For the full map of orris in perfumery — the iconic fragrances, the three forms, the six-year timeline in one place — see the pillar guide: Every Orris in Perfumery: A Reader’s Guide to Iris, Orris Root, and the Iconic Fragrances That Use Them (2026).
Frequently asked questions
- Is orris concrete the same as orris butter?
- In most catalogs, yes — they're two trade names for the same steam-distilled, waxy material. Some suppliers reserve 'butter' for higher-irone grades (15–20%) and 'concrete' for the raw 8–10% stock, but this is not standardized. If you see 'orris concrete 15% irones' and 'orris butter 15% irones' side by side, you're looking at the same thing under two names.
- Why is orris absolute so expensive?
- Two reasons stack. First, the root has to be aged three to five years in a cellar before it develops any real irone content, so every gram of finished material starts with six-plus years of patience. Second, making absolute means alcohol-washing the butter to strip out the fatty acids and concentrate the irones from around 15% up to 55–85%. You lose roughly 80% of the mass in that step. Add both together and you're pricing time plus reduction, which is how you get to €70,000–100,000 per kilogram.
- Which form do most luxury perfumes use?
- Almost always the absolute. Chanel N°19, Prada Infusion d'Iris, Dior Homme, Frédéric Malle Iris Poudre — the classic iris-forward luxury perfumes use orris absolute because the alcohol wash removes the myristic acid that would otherwise dull the top notes.

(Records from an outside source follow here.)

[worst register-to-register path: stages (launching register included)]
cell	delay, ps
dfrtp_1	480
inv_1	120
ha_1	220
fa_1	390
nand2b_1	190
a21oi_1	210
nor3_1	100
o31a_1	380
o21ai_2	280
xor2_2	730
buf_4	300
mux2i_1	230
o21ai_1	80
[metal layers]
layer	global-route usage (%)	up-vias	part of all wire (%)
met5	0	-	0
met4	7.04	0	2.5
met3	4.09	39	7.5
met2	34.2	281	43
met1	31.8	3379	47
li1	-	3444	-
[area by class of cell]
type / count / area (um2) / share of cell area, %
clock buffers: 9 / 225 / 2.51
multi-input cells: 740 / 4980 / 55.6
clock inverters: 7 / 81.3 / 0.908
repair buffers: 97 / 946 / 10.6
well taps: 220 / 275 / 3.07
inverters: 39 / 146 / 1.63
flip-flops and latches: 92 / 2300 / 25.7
**config.mk**
```make
export PLATFORM = sky130hd
export DESIGN_NAME = led_scan_ctrl
export DESIGN_NICKNAME = d
export VERILOG_FILES = /design/src/rtl/led_scan_ctrl_pkg.sv /design/src/rtl/led_scan_ctrl_bintoled.sv /design/src/rtl/led_scan_ctrl.sv
export SDC_FILE = /design/constraint.sdc
export NUM_CORES = 1
export LEC_CHECK = 0
export CORE_ASPECT_RATIO = 1.25
export CORE_MARGIN = 3
export CORE_UTILIZATION = 25
export CTS_CLUSTER_DIAMETER = 60
export DETAILED_ROUTE_END_ITERATION = 8
export REMOVE_ABC_BUFFERS = 1
export SYNTH_ARGS = -nofsm -noshare
export SYNTH_HDL_FRONTEND = slang
export SYNTH_HIERARCHICAL = 1
export SYNTH_SLANG_ARGS = --single-unit
```
**constraint.sdc**
```tcl
create_clock -name i_clk -period 2.3 [get_ports i_clk]
set_input_delay 0.23 -clock i_clk [delete_from_list [all_inputs] [get_ports i_clk]]
set_output_delay 0.23 -clock i_clk [all_outputs]
set_load 0.05 [all_outputs]
```
**src/rtl/led_scan_ctrl_pkg.sv**
```systemverilog
// Purpose : shared constants and the scan state encoding for the LED scan controller.
// Latency : n/a (declarations only).
// Backpr. : n/a.
package led_scan_ctrl_pkg;

    localparam int NIB_W = 4;

    localparam logic [7:0] SEG_BLANK = 8'h00;
    localparam logic [7:0] SEG_DASH  = 8'h02;

    typedef enum logic {
        S_BLANK = 1'b0,
        S_SHOW  = 1'b1
    } scan_state_t;

endpackage

```
**src/rtl/led_scan_ctrl_bintoled.sv**
```systemverilog
// Purpose : 4-bit nibble to 7-segment pattern (a..g,dp; bit7 = a; 1 = lit).
// Latency : combinational.
// Backpr. : none.
// Ports   : i_bin - nibble in; o_seg - segment pattern, 10..15 shown as a dash, dp always 0.
module bintoled
    import led_scan_ctrl_pkg::*;
(
    input  logic [NIB_W-1:0] i_bin,
    output logic [7:0]       o_seg
);

    always_comb begin
        o_seg = SEG_DASH;
        case (i_bin)
            4'd0: o_seg = 8'b1111_1100;
            4'd1: o_seg = 8'b0110_0000;
            4'd2: o_seg = 8'b1101_1010;
            4'd3: o_seg = 8'b1111_0010;
            4'd4: o_seg = 8'b0110_0110;
            4'd5: o_seg = 8'b1011_0110;
            4'd6: o_seg = 8'b1011_1110;
            4'd7: o_seg = 8'b1110_0000;
            4'd8: o_seg = 8'b1111_1110;
            4'd9: o_seg = 8'b1111_0110;
            default: o_seg = SEG_DASH;
        endcase
    end

endmodule

```
**src/rtl/led_scan_ctrl.sv**
```systemverilog
// Purpose : time-multiplexes one bintoled decoder over DIGITS common-cathode digits,
//           with a double-buffered value swapped only at frame boundaries.
// Latency : seg/dig_sel are registered, one cycle behind state/idx; a load shows from digit 0 of the next frame.
// Backpr. : none; load is always accepted, a later load before the boundary overwrites the earlier one.
// Ports   : i_clk, i_rst (sync, active-high), i_load strobe + i_value (nibble k = digit k),
//           i_lzb leading-zero blanking; o_seg, o_dig_sel one-hot, o_upd_ack pulse, o_pend.
module led_scan_ctrl
    import led_scan_ctrl_pkg::*;
#(
    parameter int DIGITS    = 4,
    parameter int DIV       = 1000,
    parameter int BLANK_CYC = 2
) (
    input  logic                      i_clk,
    input  logic                      i_rst,
    input  logic                      i_load,
    input  logic [NIB_W*DIGITS-1:0]   i_value,
    input  logic                      i_lzb,
    output logic [7:0]                o_seg,
    output logic [DIGITS-1:0]         o_dig_sel,
    output logic                      o_upd_ack,
    output logic                      o_pend
);

    localparam int CNT_W = $clog2(DIV);
    localparam int IDX_W = $clog2(DIGITS);

    localparam logic [CNT_W-1:0] CNT_LAST = CNT_W'(DIV - 1);
    localparam logic [CNT_W-1:0] BLK_LAST = CNT_W'(BLANK_CYC - 1);
    localparam logic [IDX_W-1:0] IDX_LAST = IDX_W'(DIGITS - 1);

    logic [CNT_W-1:0]          r_cnt;
    logic [IDX_W-1:0]          r_idx;
    scan_state_t               r_state;
    scan_state_t               w_state_nxt;
    logic [NIB_W*DIGITS-1:0]   r_active;
    logic [NIB_W*DIGITS-1:0]   r_pending;
    logic                      r_pend;
    logic                      r_upd_ack;
    logic [7:0]                r_seg;
    logic [DIGITS-1:0]         r_dig_sel;

    logic                      w_tick;
    logic                      w_boundary;
    logic [NIB_W-1:0]          w_nib;
    logic [7:0]                w_dec;
    logic [DIGITS-1:0]         w_lz_mask;
    logic [7:0]                w_seg_nxt;
    logic [DIGITS-1:0]         w_dig_nxt;

    // Bit k set when digit k is a leading zero: it and every nibble above it are 0.
    // Digit 0 is never blanked so a zero value still shows "0".
    function automatic logic [DIGITS-1:0] lz_mask(input logic [NIB_W*DIGITS-1:0] v);
        logic [DIGITS-1:0] m;
        logic              seen_nz;
        m       = '0;
        seen_nz = 1'b0;
        for (int k = DIGITS - 1; k >= 1; k--) begin
            if (v[k*NIB_W +: NIB_W] != '0) begin
                seen_nz = 1'b1;
            end
            m[k] = !seen_nz;
        end
        return m;
    endfunction

    assign w_tick     = (r_cnt == CNT_LAST);
    assign w_boundary = w_tick && (r_idx == IDX_LAST);

    // Prescaler and digit index.
    always_ff @(posedge i_clk) begin
        if (i_rst) begin
            r_cnt <= '0;
            r_idx <= '0;
        end else begin
            r_cnt <= w_tick ? '0 : r_cnt + 1'b1;
            if (w_tick) begin
                r_idx <= (r_idx == IDX_LAST) ? '0 : r_idx + 1'b1;
            end
        end
    end

    // FSM: state register.
    always_ff @(posedge i_clk) begin
        if (i_rst) begin
            r_state <= S_BLANK;
        end else begin
            r_state <= w_state_nxt;
        end
    end

    // FSM: next state. Blank for the first BLANK_CYC counts of a slot, show for the rest.
    always_comb begin
        w_state_nxt = r_state;
        case (r_state)
            S_BLANK: if (r_cnt == BLK_LAST) w_state_nxt = S_SHOW;
            S_SHOW:  if (w_tick)            w_state_nxt = S_BLANK;
            default: w_state_nxt = S_BLANK;
        endcase
    end

    // Single shared decoder, fed by the active nibble of the current slot.
    assign w_nib     = r_active[{r_idx, 2'b00} +: NIB_W];
    assign w_lz_mask = lz_mask(r_active);

    bintoled u_dec (
        .i_bin (w_nib),
        .o_seg (w_dec)
    );

    // FSM: outputs. A suppressed leading zero keeps its digit enable so slot timing is unchanged.
    always_comb begin
        w_seg_nxt = SEG_BLANK;
        w_dig_nxt = '0;
        if (r_state == S_SHOW) begin
            w_dig_nxt[r_idx] = 1'b1;
            w_seg_nxt        = (i_lzb && w_lz_mask[r_idx]) ? SEG_BLANK : w_dec;
        end
    end

    always_ff @(posedge i_clk) begin
        if (i_rst) begin
            r_seg     <= SEG_BLANK;
            r_dig_sel <= '0;
        end else begin
            r_seg     <= w_seg_nxt;
            r_dig_sel <= w_dig_nxt;
        end
    end

    // Double buffer. A load on the boundary cycle bypasses pending straight into active.
    always_ff @(posedge i_clk) begin
        if (i_rst) begin
            r_active  <= '0;
            r_pending <= '0;
            r_pend    <= 1'b0;
            r_upd_ack <= 1'b0;
        end else begin
            r_upd_ack <= 1'b0;
            if (w_boundary) begin
                if (i_load) begin
                    r_active  <= i_value;
                    r_pend    <= 1'b0;
                    r_upd_ack <= 1'b1;
                end else if (r_pend) begin
                    r_active  <= r_pending;
                    r_pend    <= 1'b0;
                    r_upd_ack <= 1'b1;
                end
            end else if (i_load) begin
                r_pending <= i_value;
                r_pend    <= 1'b1;
            end
        end
    end

    assign o_seg     = r_seg;
    assign o_dig_sel = r_dig_sel;
    assign o_upd_ack = r_upd_ack;
    assign o_pend    = r_pend;

endmodule

```
==> config.mk <==
export PLATFORM = sky130hd
export DESIGN_NAME = inequality_arbiter
export DESIGN_NICKNAME = d
export VERILOG_FILES = /design/src/rtl/inequality_arbiter.sv
export SDC_FILE = /design/constraint.sdc
export NUM_CORES = 1
export LEC_CHECK = 0
export BUFFER_PORTS_ARGS = -buffer_cell sky130_fd_sc_hd__buf_2
export CAP_MARGIN = 0
export CORE_MARGIN = 2
export CORE_UTILIZATION = 54
export DETAILED_ROUTE_END_ITERATION = 10
export GPL_ROUTABILITY_DRIVEN = 0
export PLACE_DENSITY = 0.93
export SLEW_MARGIN = 20
export SYNTH_ARGS = -nofsm -noshare
export SYNTH_HDL_FRONTEND = slang
export SYNTH_SLANG_ARGS = --single-unit
==> constraint.sdc <==
create_clock -name CLK -period 1.8 [get_ports CLK]
set_input_delay 0.18 -clock CLK [delete_from_list [all_inputs] [get_ports CLK]]
set_output_delay 0.18 -clock CLK [all_outputs]
set_load 0.03 [all_outputs]
--- src/flat_wrapper.sv ---
// flat-port wrapper written by rule: the top's interface ports become plain ports
module param_seq_fsm_flat import param_seq_pkg::*;
#(
  parameter int unsigned NUM_STATES = 3,
  parameter int unsigned IDX_W      = idx_width(NUM_STATES),
  parameter int unsigned DWELL_W    = 8,
  parameter int unsigned ONE_SHOT   = 0
)
  (clk, rst, bus_start, bus_abort, bus_step, bus_dwell, bus_state_mask, bus_busy, bus_state_idx, bus_adv, bus_wrap, bus_done, bus_err_empty, bus_illegal_seen);
  param_seq_fsm_if #(.NUM_STATES(NUM_STATES), .IDX_W(IDX_W), .DWELL_W(DWELL_W)) bus_i ();
  input logic clk;
  input logic rst;
  input wire logic [$bits(bus_i.start)-1:0] bus_start;
  input wire logic [$bits(bus_i.abort)-1:0] bus_abort;
  input wire logic [$bits(bus_i.step)-1:0] bus_step;
  input wire logic [$bits(bus_i.dwell)-1:0] bus_dwell;
  input wire logic [$bits(bus_i.state_mask)-1:0] bus_state_mask;
  output wire logic [$bits(bus_i.busy)-1:0] bus_busy;
  output wire logic [$bits(bus_i.state_idx)-1:0] bus_state_idx;
  output wire logic [$bits(bus_i.adv)-1:0] bus_adv;
  output wire logic [$bits(bus_i.wrap)-1:0] bus_wrap;
  output wire logic [$bits(bus_i.done)-1:0] bus_done;
  output wire logic [$bits(bus_i.err_empty)-1:0] bus_err_empty;
  output wire logic [$bits(bus_i.illegal_seen)-1:0] bus_illegal_seen;
  assign bus_i.start = bus_start;
  assign bus_i.abort = bus_abort;
  assign bus_i.step = bus_step;
  assign bus_i.dwell = bus_dwell;
  assign bus_i.state_mask = bus_state_mask;
  assign bus_busy = bus_i.busy;
  assign bus_state_idx = bus_i.state_idx;
  assign bus_adv = bus_i.adv;
  assign bus_wrap = bus_i.wrap;
  assign bus_done = bus_i.done;
  assign bus_err_empty = bus_i.err_empty;
  assign bus_illegal_seen = bus_i.illegal_seen;
  param_seq_fsm #(.NUM_STATES(NUM_STATES), .IDX_W(IDX_W), .DWELL_W(DWELL_W), .ONE_SHOT(ONE_SHOT)) u_core (.clk(clk), .rst(rst), .bus(bus_i));
endmodule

Butter and concrete are used more often in candles, room fragrance, and niche perfumery where the waxy softness is a feature rather than a problem.
- Can I buy orris at home?
- You can buy orris butter from suppliers like Eden Botanicals or Perfumer's Apprentice at 8–15% irone grades. Absolute is harder to find retail and often sold only to trade. What you'll actually encounter in home fragrance is 'iris accord' — a synthetic or natural-synthetic blend priced at $500–2,000/kg that mimics the smell of the real material at roughly one percent of the cost. That's how mass-market candles labelled 'iris' can exist without any real orris in them.